INFORMATION GIVEN >>
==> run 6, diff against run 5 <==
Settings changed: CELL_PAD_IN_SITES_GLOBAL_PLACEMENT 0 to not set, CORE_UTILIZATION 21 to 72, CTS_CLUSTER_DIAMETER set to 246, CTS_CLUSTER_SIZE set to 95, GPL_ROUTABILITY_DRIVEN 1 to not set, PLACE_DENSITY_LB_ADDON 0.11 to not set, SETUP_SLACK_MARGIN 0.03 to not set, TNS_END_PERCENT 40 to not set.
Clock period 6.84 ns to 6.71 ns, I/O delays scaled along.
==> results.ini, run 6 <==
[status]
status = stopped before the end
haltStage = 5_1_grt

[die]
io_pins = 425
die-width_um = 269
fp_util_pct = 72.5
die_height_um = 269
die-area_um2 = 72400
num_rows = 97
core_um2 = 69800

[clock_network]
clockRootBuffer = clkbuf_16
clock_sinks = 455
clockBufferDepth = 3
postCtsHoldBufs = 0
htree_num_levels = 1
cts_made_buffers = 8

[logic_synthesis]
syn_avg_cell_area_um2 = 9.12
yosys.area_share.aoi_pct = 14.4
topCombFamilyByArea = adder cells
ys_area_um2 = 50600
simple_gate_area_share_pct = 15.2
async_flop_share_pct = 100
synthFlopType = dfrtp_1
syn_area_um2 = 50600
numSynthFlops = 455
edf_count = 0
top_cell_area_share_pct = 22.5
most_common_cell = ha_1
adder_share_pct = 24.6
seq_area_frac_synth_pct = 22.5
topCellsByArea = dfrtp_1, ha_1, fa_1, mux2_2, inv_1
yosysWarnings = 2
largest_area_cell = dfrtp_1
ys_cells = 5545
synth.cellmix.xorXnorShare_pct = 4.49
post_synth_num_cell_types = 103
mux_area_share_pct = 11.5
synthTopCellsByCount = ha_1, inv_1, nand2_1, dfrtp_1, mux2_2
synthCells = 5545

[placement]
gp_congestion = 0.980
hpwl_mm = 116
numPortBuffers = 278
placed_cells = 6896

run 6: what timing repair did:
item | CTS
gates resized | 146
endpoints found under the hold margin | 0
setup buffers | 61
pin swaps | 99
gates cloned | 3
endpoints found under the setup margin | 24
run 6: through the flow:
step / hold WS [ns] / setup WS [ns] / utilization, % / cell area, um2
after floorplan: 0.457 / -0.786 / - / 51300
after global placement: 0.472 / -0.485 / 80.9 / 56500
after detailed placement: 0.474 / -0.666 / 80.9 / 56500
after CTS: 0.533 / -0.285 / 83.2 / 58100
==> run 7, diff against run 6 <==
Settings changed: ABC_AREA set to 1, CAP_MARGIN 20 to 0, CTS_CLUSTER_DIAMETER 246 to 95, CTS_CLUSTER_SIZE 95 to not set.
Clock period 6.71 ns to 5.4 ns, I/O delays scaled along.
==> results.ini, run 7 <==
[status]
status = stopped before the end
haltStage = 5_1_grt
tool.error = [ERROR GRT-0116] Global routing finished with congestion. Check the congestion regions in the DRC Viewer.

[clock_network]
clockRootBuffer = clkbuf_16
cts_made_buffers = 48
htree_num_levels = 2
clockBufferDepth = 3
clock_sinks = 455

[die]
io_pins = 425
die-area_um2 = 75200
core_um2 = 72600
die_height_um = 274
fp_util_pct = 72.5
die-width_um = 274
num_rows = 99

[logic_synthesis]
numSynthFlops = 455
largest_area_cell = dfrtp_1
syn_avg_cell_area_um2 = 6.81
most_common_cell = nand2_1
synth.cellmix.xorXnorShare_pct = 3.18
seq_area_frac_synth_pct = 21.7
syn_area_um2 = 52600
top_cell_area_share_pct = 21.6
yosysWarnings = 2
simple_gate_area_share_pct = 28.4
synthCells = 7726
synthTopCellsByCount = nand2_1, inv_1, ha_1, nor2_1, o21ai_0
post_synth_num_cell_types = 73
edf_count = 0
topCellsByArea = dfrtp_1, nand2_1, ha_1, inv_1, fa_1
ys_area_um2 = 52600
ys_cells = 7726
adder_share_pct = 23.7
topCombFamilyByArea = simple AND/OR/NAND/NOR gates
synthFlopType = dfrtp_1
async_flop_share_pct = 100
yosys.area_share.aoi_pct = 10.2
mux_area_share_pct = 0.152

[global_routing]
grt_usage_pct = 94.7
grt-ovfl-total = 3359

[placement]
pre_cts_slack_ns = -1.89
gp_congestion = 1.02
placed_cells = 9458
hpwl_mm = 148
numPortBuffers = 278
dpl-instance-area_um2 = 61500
==> job 9042: inputs <==
==> flow/design.v (excerpt) <==
module dut #(
    parameter int DATAW = 16
)(
    input  wire                 clk,
    input  wire                 rst_n,
    input  wire                 in_valid,
    output wire                 in_ready,
    input  wire signed [DATAW-1:0] in_data,
    output reg                  out_valid,
    input  wire                 out_ready,
    output reg signed [2*DATAW-1:0] out_data
);
    assign in_ready = rst_n && (!out_valid || out_ready);
    always @(posedge clk or negedge rst_n) begin
        if (!rst_n) begin
            out_valid <= 1'b0;
            out_data  <= '0;
        end else begin
            if (in_valid && in_ready) begin
                out_data  <= in_data * in_data;  
                out_valid <= 1'b1;
            end else if (out_valid && out_ready) begin
                out_valid <= 1'b0;
            end
        end
    end
endmodule
clock: 6.26 ns
lec_check: 0
cap_margin: 20
core_margin: 2
core_utilization: 72
cts_cluster_size: 22
place_density_lb_addon: 0.27
setup_slack_margin: -0.15
slew_margin: 20
run.sh (not shown) runs the stock make flow with config.mk's settings and CLKGATE_MAP_FILE=.
==> job 7254: changes against job 9042 <==
Settings changed: CORE_UTILIZATION 72 to 68, CTS_CLUSTER_SIZE 22 to unset, PLACE_DENSITY set to 0.6, PLACE_DENSITY_LB_ADDON 0.27 to unset, SETUP_SLACK_MARGIN -0.15 to unset.
==> flow/constraint.sdc (replaced) <==
create_clock -name core_clock -period 6.47 [get_ports {clk}]
set_input_delay 1.2940 -clock core_clock [delete_from_list [all_inputs] [get_ports {clk}]]
set_output_delay 1.2940 -clock core_clock [all_outputs]
set_load 0.01 [all_outputs]
==> job 4176: changes against job 9042 <==
Settings changed: CORE_UTILIZATION 72 to 56, CTS_CLUSTER_SIZE 22 to unset, PLACE_DENSITY set to 0.6, PLACE_DENSITY_LB_ADDON 0.27 to unset, SETUP_SLACK_MARGIN -0.15 to unset, SLEW_MARGIN 20 to 40.
==> flow/constraint.sdc (replaced) <==
create_clock -name core_clock -period 7.5 [get_ports {clk}]
set_input_delay 1.5000 -clock core_clock [delete_from_list [all_inputs] [get_ports {clk}]]
set_output_delay 1.5000 -clock core_clock [all_outputs]
set_load 0.01 [all_outputs]
==> job 5272: changes against job 9042 <==
Settings changed: CELL_PAD_IN_SITES_GLOBAL_PLACEMENT set to 3, CORE_UTILIZATION 72 to 40, CTS_CLUSTER_DIAMETER set to 395, CTS_CLUSTER_SIZE 22 to 100, PLACE_DENSITY set to 0.57, PLACE_DENSITY_LB_ADDON 0.27 to unset, SETUP_SLACK_MARGIN -0.15 to -0.66, TNS_END_PERCENT set to 5.
==> flow/constraint.sdc (replaced) <==
create_clock -name core_clock -period 7.5 [get_ports {clk}]
set_input_delay 1.5000 -clock core_clock [delete_from_list [all_inputs] [get_ports {clk}]]
set_output_delay 1.5000 -clock core_clock [all_outputs]
set_load 0.01 [all_outputs]
==> out/qor.yml <==
status: "stopped before the end"
lastStage: "global routing (5_1_grt)"
tool.error: "[ERROR GRT-0116] Global routing finished with congestion. Check the congestion regions in the DRC Viewer."
dpl-instance-area_um2: 12400
grt_usage_pct: 70.6
The numbers above come from job 9042.
Design top, start of the top module:
module top #(
    parameter D_WIDTH = 16,
    parameter Q_BITS  = 13
)(
  input logic [D_WIDTH - 1 : 0] angle_in,
  input logic signed [D_WIDTH - 1 : 0] currA_in,
  input logic signed [D_WIDTH - 1 : 0] currB_in,
  input logic signed [D_WIDTH - 1 : 0] currC_in,
  input logic signed [D_WIDTH - 1 : 0] currT_in,
  input logic        [D_WIDTH - 1 : 0] periodTop,
  output logic pwmA_out,
  output logic pwmB_out,
  output logic pwmC_out,
  input logic signed [D_WIDTH - 1 : 0]  kpd, kpq,
  input logic signed [D_WIDTH - 1 : 0]  kid, kiq,
  input logic clear_pid,
  input  logic clk,
  input  logic rstb,
  input  logic valid,
  output logic ready
);
  reg [         15 : 0] angle_r;
  reg [D_WIDTH - 1 : 0] currA_r;
  reg [D_WIDTH - 1 : 0] currB_r;
  reg [D_WIDTH - 1 : 0] currC_r;
  reg [D_WIDTH - 1 : 0] currT_r;
  reg [         15 : 0] periodTop_r;
  reg [4:0]             state;
  reg  [D_WIDTH - 1 : 0] a_in_matmul;
  reg  [D_WIDTH - 1 : 0] b_in_matmul;
  reg  [1:0]             op_in_matmul;
  wire [D_WIDTH - 1 : 0] a_out_matmul;
  wire [D_WIDTH - 1 : 0] b_out_matmul;
  reg [D_WIDTH - 1 : 0] c_out_calc;
  reg [D_WIDTH - 1 : 0] park_d_r, park_q_r;
  reg [D_WIDTH - 1 : 0] va_r, vb_r;
  wire    cordic_out_valid;
  wire    matmul_out_valid;
  wire    pid_d_out_valid;
  wire    pid_q_out_valid;
  wire    svm_out_valid;
  reg     cordic_done;
  reg     clarke_done;
  reg     pid_d_done;
  reg     pid_q_done;
  wire    [         15 : 0] sin, cos;
  wire    [D_WIDTH - 1 : 0] pid_d_out, pid_q_out;
  reg     start_cordic;
  reg     start_matmul;
  reg     start_PID;
  reg     start_svm;
  always @(posedge clk or negedge rstb) begin
    if (!rstb) begin
      angle_r       <= 0;
      currA_r       <= 0;
      currB_r       <= 0;
      currC_r       <= 0;
      currT_r       <= 0;
      periodTop_r   <= 0;
      state         <= 0;
      ready         <= 1;
      start_cordic  <= 0;
      start_matmul  <= 0;
      start_PID     <= 0;
      start_svm     <= 0;
      clarke_done   <= 0;
      cordic_done   <= 0;
      pid_d_done    <= 0;
  ...
Size: ~10000 cells after synthesis, roughly 850 flip-flops, about 170 I/O pins.
export LEC_CHECK = 0
export ABC_AREA = 0
export CAP_MARGIN = 10
export CELL_PAD_IN_SITES_DETAIL_PLACEMENT = 0
export CORE_ASPECT_RATIO = 1.04
export CORE_MARGIN = 2
export CORE_UTILIZATION = 72
export MAX_ROUTING_LAYER = met5
export MIN_ROUTING_LAYER = met1
export PLACE_DENSITY_LB_ADDON = 0.29
export SETUP_SLACK_MARGIN = 1.11
export SLEW_MARGIN = 20
create_clock -name core_clock -period 6.81 [get_ports {clk}]
run.sh (not shown) runs the stock make flow with config.mk's settings and CLKGATE_MAP_FILE=.
The starting point finished with setup timing left.
Edit:
- CAP_MARGIN: 10 -> 20
- PLACE_DENSITY_LB_ADDON: 0.29 -> 0.2
- SETUP_SLACK_MARGIN: 1.11 -> -0.34
- clock period: 6.81 -> 5.08 ns (I/O delays scaled with it)
=> The new run finished but failed the layout checks on setup timing; design area climbs by a few percent; setup slack is worse by 1.7 ns; utilization rose by 3.3 points; non-clock buffer count rose by 585; sequential power goes up by a quarter to a third; via count rises by a few percent; clock-buffer cell count falls by 16.
## cache
module cache (
    input   logic           i_hclk,
    input   logic           i_hnreset,
    input   logic           i_hsel_m,
    input   logic   [31:0]  i_haddr_m,
    input   logic           i_hwrite_m,
    input   logic   [ 2:0]  i_hsize_m,
    input   logic   [ 2:0]  i_hburst_m,
    input   logic   [ 3:0]  i_hprot_m,
    input   logic   [ 1:0]  i_htrans_m,
    input   logic           i_hmastlock_m,
    input   logic           i_hready_m,
    input   logic   [31:0]  i_hwdata_m,
    output  logic           o_hready_m,
    output  logic           o_hresp_m,
    output  logic   [31:0]  o_hrdata_m,
    input   logic           i_nbypass,
    input   logic   [31:0]  i_climit,
    input   logic           i_d_cache_en,
    output  logic           o_hsel_sl,
    output  logic           o_hready_i_sl,
    output  logic   [31:0]  o_haddr_sl,
    output  logic           o_hwrite_sl,
    output  logic   [2:0]   o_hsize_sl,
    output  logic   [1:0]   o_htrans_sl,
    output  logic   [31:0]  o_hwdata_sl,
    input   logic   [31:0]  i_hrdata_sl,
    input   logic           i_hready_o_sl,
    input   logic           i_hresp_sl,
    output  logic           o_mem_en,
    output  logic           o_mem_we,
    output  logic   [7:0]   o_mem_addr,
    output  logic   [31:0]  o_mem_wdata,
    input   logic   [31:0]  i_mem_rdata
    );
Size in the first run: ~3,200 cells after synthesis, ~22,000 um^2 of cells after synthesis.
Settings: LEC_CHECK=0, ABC_AREA=1, CAP_MARGIN=20, CORE_MARGIN=2, CORE_UTILIZATION=63, CTS_CLUSTER_DIAMETER=357, CTS_CLUSTER_SIZE=100, HOLD_SLACK_MARGIN=0.26, PLACE_DENSITY=0.42, SETUP_SLACK_MARGIN=0.7, SLEW_MARGIN=20, TNS_END_PERCENT=20; clock period 5.48 ns.
run.sh (not shown) runs the stock make flow with config.mk's settings and CLKGATE_MAP_FILE=.
The first run failed in 5_1_grt (GRT-0232).
Rerun with:
- ABC_AREA: 1 -> default
- CORE_UTILIZATION: 63 -> 40
- CTS_CLUSTER_DIAMETER: 357 -> default
- CTS_CLUSTER_SIZE: 100 -> default
- HOLD_SLACK_MARGIN: 0.26 -> default
- PLACE_DENSITY: 0.42 -> 0.6
- SETUP_SLACK_MARGIN: 0.7 -> default
- TNS_END_PERCENT: 20 -> default
- clock period: 5.48 -> 12.0 ns (I/O delays scaled with it)
After rerunning: This time the run went through all stages and came out clean. Area after synthesis increases by 3.0%. Synthesized cell count went down by 15%. Die area increases by 61%.
==> build 21 <==
// labyrinth_car
module labyrinth_car
(
	input  		 clk	,
	input  		 rst	,	 
	input  		 echoR,
	input  		 echoL,
	input  		 echoM,
	output 		 trigR,	 
	output 		 trigL,
	output 		 trigM,
	output 		 Tx	,
	output [3:0] motors_PWM,
	output 		 led,
	output 		 buzzer
);
export LEC_CHECK = 0
export ABC_AREA = 1
export CAP_MARGIN = 25
export CELL_PAD_IN_SITES_DETAIL_PLACEMENT = 1
export CELL_PAD_IN_SITES_GLOBAL_PLACEMENT = 2
export CORE_ASPECT_RATIO = 0.87
export CORE_MARGIN = 7
export CORE_UTILIZATION = 40
export GPL_ROUTABILITY_DRIVEN = 0
export GPL_TIMING_DRIVEN = 0
export PLACE_DENSITY_LB_ADDON = 0.25
export SLEW_MARGIN = 20
create_clock -name core_clock -period 10.0 [get_ports {clk}]
run.sh (not shown) runs the stock make flow with config.mk's settings and CLKGATE_MAP_FILE=.
==> inputs of trial 65, as changes to build 21 <==
- ABC_AREA: 1 -> unset
- CELL_PAD_IN_SITES_DETAIL_PLACEMENT: 1 -> unset
- CELL_PAD_IN_SITES_GLOBAL_PLACEMENT: 2 -> unset
- CORE_ASPECT_RATIO: 0.87 -> unset
- GPL_TIMING_DRIVEN: 0 -> unset
- PLACE_DENSITY_LB_ADDON: 0.25 -> unset
==> inputs of build 37, as changes to build 21 <==
- CAP_MARGIN: 25 -> 20
- CELL_PAD_IN_SITES_DETAIL_PLACEMENT: 1 -> unset
- CELL_PAD_IN_SITES_GLOBAL_PLACEMENT: 2 -> unset
- CORE_ASPECT_RATIO: 0.87 -> unset
- CORE_MARGIN: 7 -> 2
- CORE_UTILIZATION: 40 -> 62
- GPL_ROUTABILITY_DRIVEN: 0 -> unset
- GPL_TIMING_DRIVEN: 0 -> unset
- PLACE_DENSITY: unset -> 0.38
- PLACE_DENSITY_LB_ADDON: 0.25 -> unset
==> flow/constraint.sdc (replaced) <==
create_clock -name core_clock -period 6.12 [get_ports {clk}]
set_input_delay 1.2240 -clock core_clock [delete_from_list [all_inputs] [get_ports {clk}]]
set_output_delay 1.2240 -clock core_clock [all_outputs]
set_load 0.01 [all_outputs]
==> summary of the runs <==
- Build 21 went through all stages and came out clean. Trial 65 passed the timing, design-rule and antenna checks. Build 37 ran to the end with no violations.
- Global-route usage, lowest first: trial 65, build 21, build 37.
- First-iteration DRC count, highest first: build 37, trial 65, build 21.
- Against trial 65, the worst setup slack of build 21 is higher by 0.096 ns.
- Sequential power is about the same in trial 65 and build 21.
- Of build 37 and trial 65, build 37 has the higher synthesized area (gap 0.71%, measured against trial 65).
- The highest clock skew belongs to build 37, the lowest to trial 65.
- Against build 37, the via count of trial 65 is smaller by 8.2%.
- Against trial 65, the critical path depth of build 37 is higher by 1.

* * *

==> inputs of run a <==
Starting RTL as in the previous note.
clock: 4.35 ns
lec_check: 0
abc_area: 1
cap_margin: 20
cell_pad_in_sites_detail_placement: 0
core_margin: 2
core_utilization: 72
cts_cluster_diameter: 235
cts_cluster_size: 26
gpl_routability_driven: 1
min_routing_layer: met1
place_density_lb_addon: 0.13
setup_slack_margin: 1.23
slew_margin: 10
==> run b: changes against run a <==
==> flow/config.mk (replaced) <==
export PLATFORM = sky130hd
export DESIGN_NAME = labyrinth_car
export DESIGN_NICKNAME = labyrinth_car
export VERILOG_FILES = /design/flow/design.v
export SDC_FILE = /design/flow/constraint.sdc
export NUM_CORES = 4
export LEC_CHECK = 0
export CAP_MARGIN = 20
export CORE_MARGIN = 2
export CORE_UTILIZATION = 72
export SETUP_SLACK_MARGIN = 0.64
export SLEW_MARGIN = 20
==> flow/constraint.sdc (replaced) <==
create_clock -name core_clock -period 4.46 [get_ports {clk}]
set_input_delay 0.8920 -clock core_clock [delete_from_list [all_inputs] [get_ports {clk}]]
set_output_delay 0.8920 -clock core_clock [all_outputs]
set_load 0.01 [all_outputs]
==> notes <==
- Run b finished with negative setup slack left. Run a completed and failed the layout checks on negative setup slack.
- Against run a, the global-route usage of run b is lower by 0.37 points.
- Between run a and run b, the lower cell count is in run b (gap about 13%, measured against run b).
- Of run a and run b, run a has the higher maximum frequency (gap about 6%, measured against run b).
- Between run b and run a, the lower worst setup slack is in run b (gap 0.15 ns).
- Between run a and run b, the lower sequential power is in run b (gap about 3%, measured against run b).
==> figures <==
                                                                  run b                     run a
Non-clk buf share                                               0.02837                   0.02050
Total via count in the routed design                              17950                     19120
Largest clock skew in the final design                       0.01932 ns                0.02689 ns
Status                                         finished with violations  finished with violations
Layout check failures                              negative setup slack      negative setup slack
Dpl cell area                                                21050 um^2                21230 um^2
Tally of non-filler cells in the final layout                      2859                      3237
Post-route worst hold slack                                   0.4234 ns                 0.4488 ns
Net count of the finished layout                                   2681                      3085
H-tree depth                                                          2                         1
Register share of total power                                     0.463                     0.607
Overall die width                                              172.6 um                  173.2 um
Worst-margin pin slew                                          1.023 ns                 0.7813 ns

REQUIRED WORK >>
Exactly as they appear, retype the lines from the start of the records through the line containing "gates resized | 146".

ANSWER SECTION >>
==> run 6, diff against run 5 <==
Settings changed: CELL_PAD_IN_SITES_GLOBAL_PLACEMENT 0 to not set, CORE_UTILIZATION 21 to 72, CTS_CLUSTER_DIAMETER set to 246, CTS_CLUSTER_SIZE set to 95, GPL_ROUTABILITY_DRIVEN 1 to not set, PLACE_DENSITY_LB_ADDON 0.11 to not set, SETUP_SLACK_MARGIN 0.03 to not set, TNS_END_PERCENT 40 to not set.
Clock period 6.84 ns to 6.71 ns, I/O delays scaled along.
==> results.ini, run 6 <==
[status]
status = stopped before the end
haltStage = 5_1_grt

[die]
io_pins = 425
die-width_um = 269
fp_util_pct = 72.5
die_height_um = 269
die-area_um2 = 72400
num_rows = 97
core_um2 = 69800

[clock_network]
clockRootBuffer = clkbuf_16
clock_sinks = 455
clockBufferDepth = 3
postCtsHoldBufs = 0
htree_num_levels = 1
cts_made_buffers = 8

[logic_synthesis]
syn_avg_cell_area_um2 = 9.12
yosys.area_share.aoi_pct = 14.4
topCombFamilyByArea = adder cells
ys_area_um2 = 50600
simple_gate_area_share_pct = 15.2
async_flop_share_pct = 100
synthFlopType = dfrtp_1
syn_area_um2 = 50600
numSynthFlops = 455
edf_count = 0
top_cell_area_share_pct = 22.5
most_common_cell = ha_1
adder_share_pct = 24.6
seq_area_frac_synth_pct = 22.5
topCellsByArea = dfrtp_1, ha_1, fa_1, mux2_2, inv_1
yosysWarnings = 2
largest_area_cell = dfrtp_1
ys_cells = 5545
synth.cellmix.xorXnorShare_pct = 4.49
post_synth_num_cell_types = 103
mux_area_share_pct = 11.5
synthTopCellsByCount = ha_1, inv_1, nand2_1, dfrtp_1, mux2_2
synthCells = 5545

[placement]
gp_congestion = 0.980
hpwl_mm = 116
numPortBuffers = 278
placed_cells = 6896

run 6: what timing repair did:
item | CTS
gates resized | 146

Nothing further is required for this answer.